Reputation: 1867
I have train_rdd
like (('a',1),('b',2),('c',3))
. I use the following way to turn it into DataFrame
from pyspark.sql import Row
train_label_df = train_rdd.map(lambda x: (Row(**dict(x)))).toDF()
But maybe some keys is missing in some RDDS. So errors occurs.
File
"/mnt/hadoop/yarn/local/usercache/hdfs/appcache/application_/container_05_000017/pyspark.zip/pyspark/worker.py", line
253, in main
process()
File
"/mnt/hadoop/yarn/local/usercache/hdfs/appcache/application_/container_05_000017/pyspark.zip/pyspark/worker.py", line
248, in process
serializer.dump_stream(func(split_index, iterator), outfile)
File
"/mnt/hadoop/yarn/local/usercache/hdfs/appcache/application_/container_05_000002/pyspark.zip/pyspark/rdd.py", line
2440, in pipeline_func
File
"/mnt/hadoop/yarn/local/usercache/hdfs/appcache/application_/container_05_000002/pyspark.zip/pyspark/rdd.py", line
2440, in pipeline_func
File
"/mnt/hadoop/yarn/local/usercache/hdfs/appcache/application_/container_05_000002/pyspark.zip/pyspark/rdd.py", line
350, in func
File
"/mnt/hadoop/yarn/local/usercache/hdfs/appcache/application_/container_05_000002/pyspark.zip/pyspark/rdd.py", line
1859, in combineLocally
File
"/mnt/hadoop/yarn/local/usercache/hdfs/appcache/application_/container_05_000017/pyspark.zip/pyspark/shuffle.py", line
237, in mergeValues
for k, v in iterator:
TypeError: cannot unpack non - iterable NoneType object
Any other way to convert tuple type RDD to DataFrame?
update:
I also try to use createDataFrame
.
rdd = sc.parallelize([('a',1), (('a',1), ('b',2)), (('a',1), ('b',2), ('c',3) ) ])
schema = StructType([
StructField("a", StringType(), True),
StructField("b", StringType(), True),
StructField("c", StringType(), True),
])
train_label_df = sqlContext.createDataFrame(rdd, schema)
train_label_df.show()
An error occurs.
File "/home/spark/python/pyspark/sql/types.py", line 1400, in verify_struct
"length of fields (%d)" % (len(obj), len(verifiers))))

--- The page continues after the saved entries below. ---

Background: an optimization exercise with open tools, aiming at small area and a short achievable clock period. Do not read the settings as production practice. At most, simulation tests tie the RTL to the original design; equivalence was not proved. Function not checked in runs 7 and 8: the RTL went through the layout flow alone. No activity file was given, so power comes from the tool's default toggle rates.

===== flow/design.v =====
module map_data_structure_non_pipelined #(
    parameter KEY_WIDTH = 8,
    parameter VALUE_WIDTH = 16,
    parameter MAP_SIZE = 16,
    parameter MAP_INDEX_WIDTH = $clog2(MAP_SIZE)
)(
        input wire [KEY_WIDTH*MAP_SIZE-1:0] keys,
        input wire [VALUE_WIDTH*MAP_SIZE-1:0] values,
        input wire [MAP_SIZE-1:0] valid_vector,
        input wire [KEY_WIDTH-1:0] key_in,
        input wire [VALUE_WIDTH-1:0] value_in,
        output wire [MAP_INDEX_WIDTH-1:0] index_out,
        output wire [VALUE_WIDTH-1:0] value_out,
        output wire valid_out
);
    generate
        if(MAP_SIZE == 2) begin
                assign index_out = ((keys[KEY_WIDTH*2-1:KEY_WIDTH] == key_in) && valid_vector[1]) ? 1'b1 : 1'b0;
                assign valid_out = ((keys[KEY_WIDTH*2-1:KEY_WIDTH] == key_in) && valid_vector[1]) ? 1'b1 : 
                                        (((keys[KEY_WIDTH-1:0] == key_in) && valid_vector[0]) ? 1'b1 : 1'b0);
                assign value_out = ((keys[KEY_WIDTH*2-1:KEY_WIDTH] == key_in) && valid_vector[1]) ? values[VALUE_WIDTH*2-1:VALUE_WIDTH] : 
                                        (((keys[KEY_WIDTH-1:0] == key_in) && valid_vector[0]) ? values[VALUE_WIDTH-1:0] : 'd0);
        end
        else begin
            localparam HALF = MAP_SIZE / 2;
            wire [MAP_INDEX_WIDTH-2:0] low_index_out;
            wire [VALUE_WIDTH-1:0] low_value_out;
            wire low_valid_out;
            wire [MAP_INDEX_WIDTH-2:0] high_index_out;
            wire [VALUE_WIDTH-1:0] high_value_out;
            wire high_valid_out;
            map_data_structure_non_pipelined #(
                .KEY_WIDTH(KEY_WIDTH),
                .VALUE_WIDTH(VALUE_WIDTH),
                .MAP_SIZE(HALF),
                .MAP_INDEX_WIDTH(MAP_INDEX_WIDTH-1)
            ) upper_half (
                .keys(keys[KEY_WIDTH*MAP_SIZE-1:KEY_WIDTH*HALF]),
                .values(values[VALUE_WIDTH*MAP_SIZE-1:VALUE_WIDTH*HALF]),
                .valid_vector(valid_vector[MAP_SIZE-1:HALF]),
                .key_in(key_in),
                .value_in(value_in),
                .index_out(high_index_out),
                .value_out(high_value_out),
                .valid_out(high_valid_out)
            );
            map_data_structure_non_pipelined #(
                .KEY_WIDTH(KEY_WIDTH),
                .VALUE_WIDTH(VALUE_WIDTH),
                .MAP_SIZE(HALF),
                .MAP_INDEX_WIDTH(MAP_INDEX_WIDTH-1)
            ) lower_half (
                .keys(keys[KEY_WIDTH*HALF-1:0]),
                .values(values[VALUE_WIDTH*HALF-1:0]),
                .valid_vector(valid_vector[HALF-1:0]),
                .key_in(key_in),
                .value_in(value_in),
                .index_out(low_index_out),
                .value_out(low_value_out),
                .valid_out(low_valid_out)
            );
            assign index_out = (high_valid_out) ? {1'b1, high_index_out} : 
                                    ((low_valid_out) ? {1'b0, low_index_out} : 'd0);
            assign valid_out = high_valid_out | low_valid_out;
            assign value_out = high_valid_out ? high_value_out : 
                                    ((low_valid_out ? low_value_out : 'd0));
        end
    endgenerate
endmodule
Source: an optimization exercise on an open RTL-to-GDS flow (aim: small area). Production flows keep margins and buffers that such runs may drop.
No functional check of the RTL was part of any run shown here.
Power and IR drop assume default switching activity.

==> flow/design.v <==
module IntMemReqHold
  (
   AxVALIDhold,
   AxREADYhold,
   AxREADYhold_c,
   ACLK,
   ARESETn,
   AxVALID,
   AxREADY,
   xREADY,
   xVALID,
   xLAST
   );
  input	 ACLK;
  input	 ARESETn;
  output AxVALIDhold;    
  output AxREADYhold;    
  output AxREADYhold_c;  
  input	 AxVALID;        
  input	 AxREADY;        
  input	 xREADY;         
  input	 xVALID;         
  input	 xLAST;          
  wire	      wait_for_resp_in;
  reg	        wait_for_resp;
  assign AxVALIDhold = AxVALID & ~wait_for_resp;
  assign AxREADYhold = AxREADY & ~wait_for_resp;
  assign AxREADYhold_c = AxREADY & ~wait_for_resp_in;
  assign        wait_for_resp_in = ((AxREADY & AxVALID) | wait_for_resp) &  
				      ~(xLAST & xVALID & xREADY);  
  always @(posedge ACLK or negedge ARESETn)
    begin
      if (!ARESETn)
	begin
	  wait_for_resp <=   1'b0;
	end
      else
	begin
	  wait_for_resp <=   wait_for_resp_in;
	end
    end
endmodule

ValueError: Length of object (2) does not match with length of fields (3)
Upvotes: 1
Views: 558
Reputation: 14008
You can map the tuples into a dict:
rdd1 = rdd.map(lambda x: dict(x if isinstance(x[0],tuple) else [x]))
and then do one of the following:
from pyspark.sql import Row
cols = ["a", "b", "c"]
rdd1.map(lambda x: Row(**{c:x.get(c) for c in cols})).toDF().show()
+---+----+----+
| a| b| c|
+---+----+----+
| 1|null|null|
| 1| 2|null|
| 1| 2| 3|
+---+----+----+
or
rdd1.map(lambda x: tuple(x.get(c) for c in cols)).toDF(cols).show()
Upvotes: 1